What the task needs is every record repeated exactly, nothing more.
::: EXERCISE INPUT
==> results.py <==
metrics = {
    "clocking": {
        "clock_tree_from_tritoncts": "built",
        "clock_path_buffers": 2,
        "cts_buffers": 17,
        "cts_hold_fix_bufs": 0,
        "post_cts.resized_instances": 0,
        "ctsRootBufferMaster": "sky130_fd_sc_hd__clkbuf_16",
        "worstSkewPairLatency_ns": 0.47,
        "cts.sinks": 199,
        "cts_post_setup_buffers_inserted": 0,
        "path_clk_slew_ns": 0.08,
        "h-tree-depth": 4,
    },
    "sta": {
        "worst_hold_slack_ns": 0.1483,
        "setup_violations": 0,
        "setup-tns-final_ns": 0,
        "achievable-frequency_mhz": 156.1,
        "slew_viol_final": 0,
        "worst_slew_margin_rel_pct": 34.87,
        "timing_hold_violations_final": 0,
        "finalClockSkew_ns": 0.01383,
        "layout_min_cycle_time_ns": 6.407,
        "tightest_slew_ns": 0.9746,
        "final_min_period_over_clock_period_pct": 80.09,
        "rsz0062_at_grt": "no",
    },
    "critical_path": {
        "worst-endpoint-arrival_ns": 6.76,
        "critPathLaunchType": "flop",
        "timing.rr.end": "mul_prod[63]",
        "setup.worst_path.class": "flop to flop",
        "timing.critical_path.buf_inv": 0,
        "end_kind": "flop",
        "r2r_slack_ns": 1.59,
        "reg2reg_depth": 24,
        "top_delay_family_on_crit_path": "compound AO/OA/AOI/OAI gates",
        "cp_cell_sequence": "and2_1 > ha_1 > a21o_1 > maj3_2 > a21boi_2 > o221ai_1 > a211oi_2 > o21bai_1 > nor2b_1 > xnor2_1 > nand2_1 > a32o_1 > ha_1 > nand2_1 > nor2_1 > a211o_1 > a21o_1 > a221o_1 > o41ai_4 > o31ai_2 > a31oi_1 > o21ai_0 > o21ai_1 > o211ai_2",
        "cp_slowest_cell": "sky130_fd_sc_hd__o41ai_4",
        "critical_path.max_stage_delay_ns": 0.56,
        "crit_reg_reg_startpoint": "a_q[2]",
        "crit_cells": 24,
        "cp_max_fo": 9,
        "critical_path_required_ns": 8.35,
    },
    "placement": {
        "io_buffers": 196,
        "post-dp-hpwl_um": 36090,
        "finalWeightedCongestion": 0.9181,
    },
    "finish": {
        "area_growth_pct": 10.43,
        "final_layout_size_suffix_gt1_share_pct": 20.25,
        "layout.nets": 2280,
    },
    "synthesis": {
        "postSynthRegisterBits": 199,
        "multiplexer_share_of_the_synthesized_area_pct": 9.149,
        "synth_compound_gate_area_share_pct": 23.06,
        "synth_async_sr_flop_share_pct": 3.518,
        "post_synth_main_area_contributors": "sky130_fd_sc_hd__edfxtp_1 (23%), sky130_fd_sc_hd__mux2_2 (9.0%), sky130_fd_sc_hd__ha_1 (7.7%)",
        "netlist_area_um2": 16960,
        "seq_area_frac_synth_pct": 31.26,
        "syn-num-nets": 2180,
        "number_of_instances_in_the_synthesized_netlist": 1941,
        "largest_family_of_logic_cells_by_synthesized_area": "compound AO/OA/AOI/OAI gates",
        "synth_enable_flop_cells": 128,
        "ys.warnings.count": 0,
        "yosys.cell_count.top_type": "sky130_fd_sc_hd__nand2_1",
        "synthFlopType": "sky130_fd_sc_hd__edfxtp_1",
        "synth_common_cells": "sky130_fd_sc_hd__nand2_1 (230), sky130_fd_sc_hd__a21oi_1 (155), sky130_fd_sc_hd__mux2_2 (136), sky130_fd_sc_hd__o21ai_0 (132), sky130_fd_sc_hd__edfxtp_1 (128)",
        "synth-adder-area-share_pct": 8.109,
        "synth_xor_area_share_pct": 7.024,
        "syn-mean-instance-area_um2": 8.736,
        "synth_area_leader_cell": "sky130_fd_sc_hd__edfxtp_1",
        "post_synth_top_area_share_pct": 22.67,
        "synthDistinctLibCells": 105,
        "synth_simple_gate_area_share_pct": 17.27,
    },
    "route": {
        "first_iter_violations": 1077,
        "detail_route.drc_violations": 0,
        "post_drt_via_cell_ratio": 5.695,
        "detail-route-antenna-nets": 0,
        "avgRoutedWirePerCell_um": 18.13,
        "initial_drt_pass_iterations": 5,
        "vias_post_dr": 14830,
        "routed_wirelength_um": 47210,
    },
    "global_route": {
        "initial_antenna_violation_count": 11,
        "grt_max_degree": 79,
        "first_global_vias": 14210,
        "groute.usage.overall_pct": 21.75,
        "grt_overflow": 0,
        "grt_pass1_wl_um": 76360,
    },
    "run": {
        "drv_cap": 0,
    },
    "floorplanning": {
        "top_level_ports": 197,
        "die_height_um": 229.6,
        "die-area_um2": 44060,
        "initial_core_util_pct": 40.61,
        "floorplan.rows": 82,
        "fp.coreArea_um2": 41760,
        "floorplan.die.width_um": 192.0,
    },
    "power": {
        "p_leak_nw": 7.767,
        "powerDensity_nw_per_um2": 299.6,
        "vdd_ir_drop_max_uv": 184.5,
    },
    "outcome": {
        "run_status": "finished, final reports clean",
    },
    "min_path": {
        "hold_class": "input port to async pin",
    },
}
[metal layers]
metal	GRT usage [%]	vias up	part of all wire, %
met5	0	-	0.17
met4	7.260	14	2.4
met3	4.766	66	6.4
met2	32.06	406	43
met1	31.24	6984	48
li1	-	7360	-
::::::
> _RESPONSE_
==> results.py <==
metrics = {
    "clocking": {
        "clock_tree_from_tritoncts": "built",
        "clock_path_buffers": 2,
        "cts_buffers": 17,
        "cts_hold_fix_bufs": 0,
        "post_cts.resized_instances": 0,
        "ctsRootBufferMaster": "sky130_fd_sc_hd__clkbuf_16",
        "worstSkewPairLatency_ns": 0.47,
        "cts.sinks": 199,
        "cts_post_setup_buffers_inserted": 0,
        "path_clk_slew_ns": 0.08,
        "h-tree-depth": 4,
    },
    "sta": {
        "worst_hold_slack_ns": 0.1483,
        "setup_violations": 0,
        "setup-tns-final_ns": 0,
        "achievable-frequency_mhz": 156.1,
        "slew_viol_final": 0,
        "worst_slew_margin_rel_pct": 34.87,
        "timing_hold_violations_final": 0,
        "finalClockSkew_ns": 0.01383,
        "layout_min_cycle_time_ns": 6.407,
        "tightest_slew_ns": 0.9746,
        "final_min_period_over_clock_period_pct": 80.09,
        "rsz0062_at_grt": "no",
    },
    "critical_path": {
        "worst-endpoint-arrival_ns": 6.76,
        "critPathLaunchType": "flop",
        "timing.rr.end": "mul_prod[63]",
        "setup.worst_path.class": "flop to flop",
        "timing.critical_path.buf_inv": 0,
        "end_kind": "flop",
        "r2r_slack_ns": 1.59,
        "reg2reg_depth": 24,
        "top_delay_family_on_crit_path": "compound AO/OA/AOI/OAI gates",
        "cp_cell_sequence": "and2_1 > ha_1 > a21o_1 > maj3_2 > a21boi_2 > o221ai_1 > a211oi_2 > o21bai_1 > nor2b_1 > xnor2_1 > nand2_1 > a32o_1 > ha_1 > nand2_1 > nor2_1 > a211o_1 > a21o_1 > a221o_1 > o41ai_4 > o31ai_2 > a31oi_1 > o21ai_0 > o21ai_1 > o211ai_2",
        "cp_slowest_cell": "sky130_fd_sc_hd__o41ai_4",
        "critical_path.max_stage_delay_ns": 0.56,
        "crit_reg_reg_startpoint": "a_q[2]",
        "crit_cells": 24,
        "cp_max_fo": 9,
        "critical_path_required_ns": 8.35,
    },
    "placement": {
        "io_buffers": 196,
        "post-dp-hpwl_um": 36090,
        "finalWeightedCongestion": 0.9181,
    },
    "finish": {
        "area_growth_pct": 10.43,
        "final_layout_size_suffix_gt1_share_pct": 20.25,
        "layout.nets": 2280,
    },
    "synthesis": {
        "postSynthRegisterBits": 199,
        "multiplexer_share_of_the_synthesized_area_pct": 9.149,
        "synth_compound_gate_area_share_pct": 23.06,
        "synth_async_sr_flop_share_pct": 3.518,
        "post_synth_main_area_contributors": "sky130_fd_sc_hd__edfxtp_1 (23%), sky130_fd_sc_hd__mux2_2 (9.0%), sky130_fd_sc_hd__ha_1 (7.7%)",
        "netlist_area_um2": 16960,
        "seq_area_frac_synth_pct": 31.26,
        "syn-num-nets": 2180,
        "number_of_instances_in_the_synthesized_netlist": 1941,
        "largest_family_of_logic_cells_by_synthesized_area": "compound AO/OA/AOI/OAI gates",
        "synth_enable_flop_cells": 128,
        "ys.warnings.count": 0,
        "yosys.cell_count.top_type": "sky130_fd_sc_hd__nand2_1",
        "synthFlopType": "sky130_fd_sc_hd__edfxtp_1",
        "synth_common_cells": "sky130_fd_sc_hd__nand2_1 (230), sky130_fd_sc_hd__a21oi_1 (155), sky130_fd_sc_hd__mux2_2 (136), sky130_fd_sc_hd__o21ai_0 (132), sky130_fd_sc_hd__edfxtp_1 (128)",
        "synth-adder-area-share_pct": 8.109,
        "synth_xor_area_share_pct": 7.024,
        "syn-mean-instance-area_um2": 8.736,
        "synth_area_leader_cell": "sky130_fd_sc_hd__edfxtp_1",
        "post_synth_top_area_share_pct": 22.67,
        "synthDistinctLibCells": 105,
        "synth_simple_gate_area_share_pct": 17.27,
    },
    "route": {
        "first_iter_violations": 1077,
        "detail_route.drc_violations": 0,
        "post_drt_via_cell_ratio": 5.695,
        "detail-route-antenna-nets": 0,
        "avgRoutedWirePerCell_um": 18.13,
        "initial_drt_pass_iterations": 5,
        "vias_post_dr": 14830,
        "routed_wirelength_um": 47210,
    },
    "global_route": {
        "initial_antenna_violation_count": 11,
        "grt_max_degree": 79,
        "first_global_vias": 14210,
        "groute.usage.overall_pct": 21.75,
        "grt_overflow": 0,
        "grt_pass1_wl_um": 76360,
    },
    "run": {
        "drv_cap": 0,
    },
    "floorplanning": {
        "top_level_ports": 197,
        "die_height_um": 229.6,
        "die-area_um2": 44060,
        "initial_core_util_pct": 40.61,
        "floorplan.rows": 82,
        "fp.coreArea_um2": 41760,
        "floorplan.die.width_um": 192.0,
    },
    "power": {
        "p_leak_nw": 7.767,
        "powerDensity_nw_per_um2": 299.6,
        "vdd_ir_drop_max_uv": 184.5,
    },
    "outcome": {
        "run_status": "finished, final reports clean",
    },
    "min_path": {
        "hold_class": "input port to async pin",
    },
}
[metal layers]
metal	GRT usage [%]	vias up	part of all wire, %
met5	0	-	0.17
met4	7.260	14	2.4
met3	4.766	66	6.4
met2	32.06	406	43
met1	31.24	6984	48
li1	-	7360	-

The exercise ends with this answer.